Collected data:

-------------------------

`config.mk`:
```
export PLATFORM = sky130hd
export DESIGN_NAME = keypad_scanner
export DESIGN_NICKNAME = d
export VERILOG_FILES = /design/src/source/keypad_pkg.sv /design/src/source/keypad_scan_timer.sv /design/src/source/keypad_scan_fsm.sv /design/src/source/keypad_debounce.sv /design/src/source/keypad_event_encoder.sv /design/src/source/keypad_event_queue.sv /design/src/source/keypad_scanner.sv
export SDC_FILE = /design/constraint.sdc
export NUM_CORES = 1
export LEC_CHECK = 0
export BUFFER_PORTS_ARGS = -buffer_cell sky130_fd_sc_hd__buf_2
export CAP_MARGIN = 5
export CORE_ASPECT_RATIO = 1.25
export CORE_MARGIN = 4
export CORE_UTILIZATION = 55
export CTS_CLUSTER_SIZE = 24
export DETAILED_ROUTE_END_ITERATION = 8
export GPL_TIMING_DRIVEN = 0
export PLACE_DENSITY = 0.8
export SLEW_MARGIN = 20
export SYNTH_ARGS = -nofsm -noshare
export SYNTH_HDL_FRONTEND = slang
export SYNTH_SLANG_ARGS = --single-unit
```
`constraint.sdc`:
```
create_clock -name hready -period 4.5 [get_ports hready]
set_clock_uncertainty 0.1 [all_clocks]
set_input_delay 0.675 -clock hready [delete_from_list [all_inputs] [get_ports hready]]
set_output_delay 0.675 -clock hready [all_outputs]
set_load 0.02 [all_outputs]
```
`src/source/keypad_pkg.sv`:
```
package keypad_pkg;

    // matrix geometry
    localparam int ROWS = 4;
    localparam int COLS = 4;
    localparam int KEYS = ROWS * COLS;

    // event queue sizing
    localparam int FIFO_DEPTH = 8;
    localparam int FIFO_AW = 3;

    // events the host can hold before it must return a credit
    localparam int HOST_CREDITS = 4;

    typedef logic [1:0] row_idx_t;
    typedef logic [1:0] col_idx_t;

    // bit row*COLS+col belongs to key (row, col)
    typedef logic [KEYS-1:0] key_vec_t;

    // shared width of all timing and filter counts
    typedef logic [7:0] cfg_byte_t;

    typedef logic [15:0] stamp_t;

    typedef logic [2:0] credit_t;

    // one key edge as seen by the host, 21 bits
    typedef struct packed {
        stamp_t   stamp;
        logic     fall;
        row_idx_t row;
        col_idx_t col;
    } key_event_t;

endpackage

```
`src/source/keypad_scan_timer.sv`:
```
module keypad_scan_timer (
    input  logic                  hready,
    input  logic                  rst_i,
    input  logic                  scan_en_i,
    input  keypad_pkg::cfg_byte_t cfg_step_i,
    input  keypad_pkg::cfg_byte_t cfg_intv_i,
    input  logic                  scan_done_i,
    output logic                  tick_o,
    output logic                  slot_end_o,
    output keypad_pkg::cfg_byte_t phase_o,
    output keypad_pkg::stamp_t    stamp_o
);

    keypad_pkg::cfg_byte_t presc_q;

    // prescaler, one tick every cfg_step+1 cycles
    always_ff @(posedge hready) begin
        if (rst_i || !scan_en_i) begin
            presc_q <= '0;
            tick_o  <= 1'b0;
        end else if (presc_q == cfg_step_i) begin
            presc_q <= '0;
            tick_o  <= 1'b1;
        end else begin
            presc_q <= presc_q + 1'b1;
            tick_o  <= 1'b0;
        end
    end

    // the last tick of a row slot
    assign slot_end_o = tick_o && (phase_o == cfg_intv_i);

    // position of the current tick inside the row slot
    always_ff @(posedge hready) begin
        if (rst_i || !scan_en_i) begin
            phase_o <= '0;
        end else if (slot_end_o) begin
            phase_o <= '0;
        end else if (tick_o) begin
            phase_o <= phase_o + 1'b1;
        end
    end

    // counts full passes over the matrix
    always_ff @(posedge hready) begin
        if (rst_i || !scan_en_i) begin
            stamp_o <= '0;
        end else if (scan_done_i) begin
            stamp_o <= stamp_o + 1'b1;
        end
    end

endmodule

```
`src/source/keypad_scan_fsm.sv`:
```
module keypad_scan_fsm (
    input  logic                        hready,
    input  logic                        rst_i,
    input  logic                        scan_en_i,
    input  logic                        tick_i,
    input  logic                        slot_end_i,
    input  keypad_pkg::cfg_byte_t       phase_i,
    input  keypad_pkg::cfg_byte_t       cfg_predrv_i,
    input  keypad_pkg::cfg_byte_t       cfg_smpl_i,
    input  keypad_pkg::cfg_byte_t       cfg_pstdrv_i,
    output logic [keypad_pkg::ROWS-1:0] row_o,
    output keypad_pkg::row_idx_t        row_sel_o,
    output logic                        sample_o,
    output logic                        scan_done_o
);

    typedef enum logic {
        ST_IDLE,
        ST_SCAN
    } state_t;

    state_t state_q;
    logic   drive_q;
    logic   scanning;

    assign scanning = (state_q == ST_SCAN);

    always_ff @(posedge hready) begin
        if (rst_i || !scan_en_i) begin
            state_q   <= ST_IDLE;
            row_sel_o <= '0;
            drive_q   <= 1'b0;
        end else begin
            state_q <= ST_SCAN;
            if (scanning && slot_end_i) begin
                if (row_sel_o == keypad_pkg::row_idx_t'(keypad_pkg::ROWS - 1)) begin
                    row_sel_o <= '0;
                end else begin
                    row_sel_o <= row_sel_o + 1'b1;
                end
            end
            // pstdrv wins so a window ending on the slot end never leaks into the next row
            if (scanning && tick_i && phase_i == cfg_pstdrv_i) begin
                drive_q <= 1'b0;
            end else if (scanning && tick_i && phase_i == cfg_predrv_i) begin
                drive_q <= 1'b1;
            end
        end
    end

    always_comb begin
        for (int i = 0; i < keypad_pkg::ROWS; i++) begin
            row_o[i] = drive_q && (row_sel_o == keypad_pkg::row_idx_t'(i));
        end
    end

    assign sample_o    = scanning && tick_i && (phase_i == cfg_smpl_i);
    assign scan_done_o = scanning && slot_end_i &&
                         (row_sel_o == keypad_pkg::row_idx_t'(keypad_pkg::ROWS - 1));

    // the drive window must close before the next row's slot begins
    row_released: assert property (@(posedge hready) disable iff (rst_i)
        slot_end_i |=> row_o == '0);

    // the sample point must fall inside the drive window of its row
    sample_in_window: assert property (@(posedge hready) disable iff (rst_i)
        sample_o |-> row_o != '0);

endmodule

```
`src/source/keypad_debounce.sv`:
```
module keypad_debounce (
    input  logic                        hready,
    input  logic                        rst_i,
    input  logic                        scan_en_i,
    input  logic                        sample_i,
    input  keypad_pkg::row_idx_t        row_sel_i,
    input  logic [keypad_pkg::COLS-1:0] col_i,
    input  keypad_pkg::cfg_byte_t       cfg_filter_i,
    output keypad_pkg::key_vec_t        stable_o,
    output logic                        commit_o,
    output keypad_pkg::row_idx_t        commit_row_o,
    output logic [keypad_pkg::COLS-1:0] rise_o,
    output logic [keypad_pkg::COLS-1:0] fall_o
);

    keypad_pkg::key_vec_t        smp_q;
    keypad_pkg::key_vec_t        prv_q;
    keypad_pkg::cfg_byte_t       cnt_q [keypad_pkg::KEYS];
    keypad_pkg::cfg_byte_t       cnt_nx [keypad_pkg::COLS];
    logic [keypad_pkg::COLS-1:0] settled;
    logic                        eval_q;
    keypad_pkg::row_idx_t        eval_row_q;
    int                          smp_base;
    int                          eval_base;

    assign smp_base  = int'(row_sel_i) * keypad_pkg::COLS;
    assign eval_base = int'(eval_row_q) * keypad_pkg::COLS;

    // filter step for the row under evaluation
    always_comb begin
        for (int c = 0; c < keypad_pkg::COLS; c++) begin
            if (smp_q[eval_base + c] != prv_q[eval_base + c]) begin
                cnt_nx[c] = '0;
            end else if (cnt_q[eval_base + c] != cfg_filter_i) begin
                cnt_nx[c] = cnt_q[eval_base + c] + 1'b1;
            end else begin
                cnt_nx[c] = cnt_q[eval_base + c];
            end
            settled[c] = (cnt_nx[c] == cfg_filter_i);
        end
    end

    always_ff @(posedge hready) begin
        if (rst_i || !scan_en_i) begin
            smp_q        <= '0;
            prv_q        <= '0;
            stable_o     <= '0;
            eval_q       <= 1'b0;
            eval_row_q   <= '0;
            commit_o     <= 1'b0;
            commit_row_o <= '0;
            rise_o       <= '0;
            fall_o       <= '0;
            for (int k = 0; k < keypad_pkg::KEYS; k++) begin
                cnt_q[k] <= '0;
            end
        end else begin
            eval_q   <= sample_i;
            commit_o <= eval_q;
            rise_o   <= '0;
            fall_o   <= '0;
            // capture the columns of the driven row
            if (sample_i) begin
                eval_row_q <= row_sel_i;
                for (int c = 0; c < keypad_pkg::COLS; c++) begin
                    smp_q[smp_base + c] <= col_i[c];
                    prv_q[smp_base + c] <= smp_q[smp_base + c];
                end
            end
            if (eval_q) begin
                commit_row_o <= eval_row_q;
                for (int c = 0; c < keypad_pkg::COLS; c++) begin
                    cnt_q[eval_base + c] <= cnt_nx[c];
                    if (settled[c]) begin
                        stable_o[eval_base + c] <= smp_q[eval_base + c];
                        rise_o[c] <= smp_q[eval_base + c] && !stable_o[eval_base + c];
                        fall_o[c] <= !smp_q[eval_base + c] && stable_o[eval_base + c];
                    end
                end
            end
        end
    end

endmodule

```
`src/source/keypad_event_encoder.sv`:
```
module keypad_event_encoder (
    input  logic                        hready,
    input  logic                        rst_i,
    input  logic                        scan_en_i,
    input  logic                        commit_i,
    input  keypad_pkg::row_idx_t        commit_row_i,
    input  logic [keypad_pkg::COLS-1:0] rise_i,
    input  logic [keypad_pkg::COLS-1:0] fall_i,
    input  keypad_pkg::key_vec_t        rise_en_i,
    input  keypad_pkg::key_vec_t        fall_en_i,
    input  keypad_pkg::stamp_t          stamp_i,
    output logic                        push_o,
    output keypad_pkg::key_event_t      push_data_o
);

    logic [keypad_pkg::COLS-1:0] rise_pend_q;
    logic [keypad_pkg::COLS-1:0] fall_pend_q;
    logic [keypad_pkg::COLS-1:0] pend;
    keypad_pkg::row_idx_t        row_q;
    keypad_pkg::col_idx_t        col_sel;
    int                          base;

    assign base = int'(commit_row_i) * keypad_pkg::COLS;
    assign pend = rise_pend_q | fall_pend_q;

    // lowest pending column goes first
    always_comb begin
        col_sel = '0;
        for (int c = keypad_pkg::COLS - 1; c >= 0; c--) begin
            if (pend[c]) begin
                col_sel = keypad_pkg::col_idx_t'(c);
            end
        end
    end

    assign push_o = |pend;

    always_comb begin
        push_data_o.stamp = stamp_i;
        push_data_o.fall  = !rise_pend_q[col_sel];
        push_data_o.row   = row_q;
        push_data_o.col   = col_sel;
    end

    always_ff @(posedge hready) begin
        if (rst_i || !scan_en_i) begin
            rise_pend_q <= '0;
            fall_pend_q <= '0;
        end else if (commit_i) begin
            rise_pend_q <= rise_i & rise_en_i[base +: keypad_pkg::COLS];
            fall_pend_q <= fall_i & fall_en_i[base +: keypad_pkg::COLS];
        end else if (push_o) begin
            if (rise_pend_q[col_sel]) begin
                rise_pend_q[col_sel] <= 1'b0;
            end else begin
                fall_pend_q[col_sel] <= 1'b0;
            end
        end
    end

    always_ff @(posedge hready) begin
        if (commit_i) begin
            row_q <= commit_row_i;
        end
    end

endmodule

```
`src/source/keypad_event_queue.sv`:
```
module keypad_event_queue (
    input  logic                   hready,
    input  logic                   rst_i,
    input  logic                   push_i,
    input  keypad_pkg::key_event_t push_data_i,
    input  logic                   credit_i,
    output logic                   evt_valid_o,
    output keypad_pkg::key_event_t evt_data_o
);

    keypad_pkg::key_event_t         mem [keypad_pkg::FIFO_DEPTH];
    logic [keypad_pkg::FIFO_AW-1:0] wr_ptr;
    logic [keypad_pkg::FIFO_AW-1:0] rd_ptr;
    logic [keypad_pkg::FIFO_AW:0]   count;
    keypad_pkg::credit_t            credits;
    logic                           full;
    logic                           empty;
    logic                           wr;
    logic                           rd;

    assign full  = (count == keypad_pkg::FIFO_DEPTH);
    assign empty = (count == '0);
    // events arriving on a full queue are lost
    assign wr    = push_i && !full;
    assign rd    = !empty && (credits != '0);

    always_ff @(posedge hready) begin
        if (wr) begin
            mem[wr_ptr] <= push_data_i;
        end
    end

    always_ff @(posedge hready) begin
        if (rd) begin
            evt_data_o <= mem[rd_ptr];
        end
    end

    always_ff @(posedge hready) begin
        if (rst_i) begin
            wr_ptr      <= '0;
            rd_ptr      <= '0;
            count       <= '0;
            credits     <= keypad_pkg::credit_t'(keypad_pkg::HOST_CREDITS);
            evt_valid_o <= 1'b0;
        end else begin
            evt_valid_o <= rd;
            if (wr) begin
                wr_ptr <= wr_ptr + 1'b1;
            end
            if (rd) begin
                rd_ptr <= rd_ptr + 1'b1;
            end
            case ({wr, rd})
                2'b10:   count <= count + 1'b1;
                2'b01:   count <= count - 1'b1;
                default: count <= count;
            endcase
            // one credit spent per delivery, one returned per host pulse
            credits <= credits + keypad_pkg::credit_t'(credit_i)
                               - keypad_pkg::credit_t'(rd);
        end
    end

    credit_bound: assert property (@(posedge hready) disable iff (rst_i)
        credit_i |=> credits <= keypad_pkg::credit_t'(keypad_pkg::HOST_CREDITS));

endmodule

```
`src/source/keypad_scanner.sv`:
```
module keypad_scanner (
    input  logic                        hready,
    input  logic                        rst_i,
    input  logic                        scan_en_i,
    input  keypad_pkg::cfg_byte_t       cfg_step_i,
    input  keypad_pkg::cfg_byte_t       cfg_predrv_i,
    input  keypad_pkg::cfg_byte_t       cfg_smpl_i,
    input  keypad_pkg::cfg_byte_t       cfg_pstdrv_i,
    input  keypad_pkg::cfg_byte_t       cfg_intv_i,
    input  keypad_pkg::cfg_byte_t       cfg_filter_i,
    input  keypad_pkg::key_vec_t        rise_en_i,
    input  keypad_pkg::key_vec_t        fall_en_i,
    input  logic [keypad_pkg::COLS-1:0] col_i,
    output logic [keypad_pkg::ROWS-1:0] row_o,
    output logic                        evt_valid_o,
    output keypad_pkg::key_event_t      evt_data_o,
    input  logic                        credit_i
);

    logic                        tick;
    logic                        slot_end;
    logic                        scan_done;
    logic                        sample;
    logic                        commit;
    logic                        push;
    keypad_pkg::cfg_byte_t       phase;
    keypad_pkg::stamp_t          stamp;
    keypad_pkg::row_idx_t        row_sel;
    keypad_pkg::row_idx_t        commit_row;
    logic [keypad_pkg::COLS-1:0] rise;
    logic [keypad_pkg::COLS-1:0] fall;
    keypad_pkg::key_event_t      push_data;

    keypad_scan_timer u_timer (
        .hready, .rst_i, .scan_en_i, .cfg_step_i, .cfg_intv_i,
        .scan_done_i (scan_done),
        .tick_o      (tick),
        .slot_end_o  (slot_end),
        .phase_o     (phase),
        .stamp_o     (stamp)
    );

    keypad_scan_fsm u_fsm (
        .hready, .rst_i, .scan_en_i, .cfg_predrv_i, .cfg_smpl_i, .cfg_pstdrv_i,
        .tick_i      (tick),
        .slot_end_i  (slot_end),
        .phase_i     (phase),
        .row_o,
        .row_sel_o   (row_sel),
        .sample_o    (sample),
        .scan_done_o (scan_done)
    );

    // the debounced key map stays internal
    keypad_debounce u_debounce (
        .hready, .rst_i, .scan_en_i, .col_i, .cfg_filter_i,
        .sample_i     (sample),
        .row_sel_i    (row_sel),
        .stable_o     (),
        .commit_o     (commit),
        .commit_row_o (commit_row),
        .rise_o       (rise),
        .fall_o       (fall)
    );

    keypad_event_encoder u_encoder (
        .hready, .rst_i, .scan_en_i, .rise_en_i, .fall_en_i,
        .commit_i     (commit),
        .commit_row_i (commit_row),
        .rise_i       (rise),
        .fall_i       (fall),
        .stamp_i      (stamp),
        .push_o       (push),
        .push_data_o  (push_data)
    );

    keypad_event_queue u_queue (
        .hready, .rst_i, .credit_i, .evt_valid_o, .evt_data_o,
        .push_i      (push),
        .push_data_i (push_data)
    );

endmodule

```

-------------------------

Goal of the exercise →
Scan the records for the string "full". Copy each line in which it appears.

Your solution →
    // counts full passes over the matrix
    logic                           full;
    assign full  = (count == keypad_pkg::FIFO_DEPTH);
    // events arriving on a full queue are lost
    assign wr    = push_i && !full;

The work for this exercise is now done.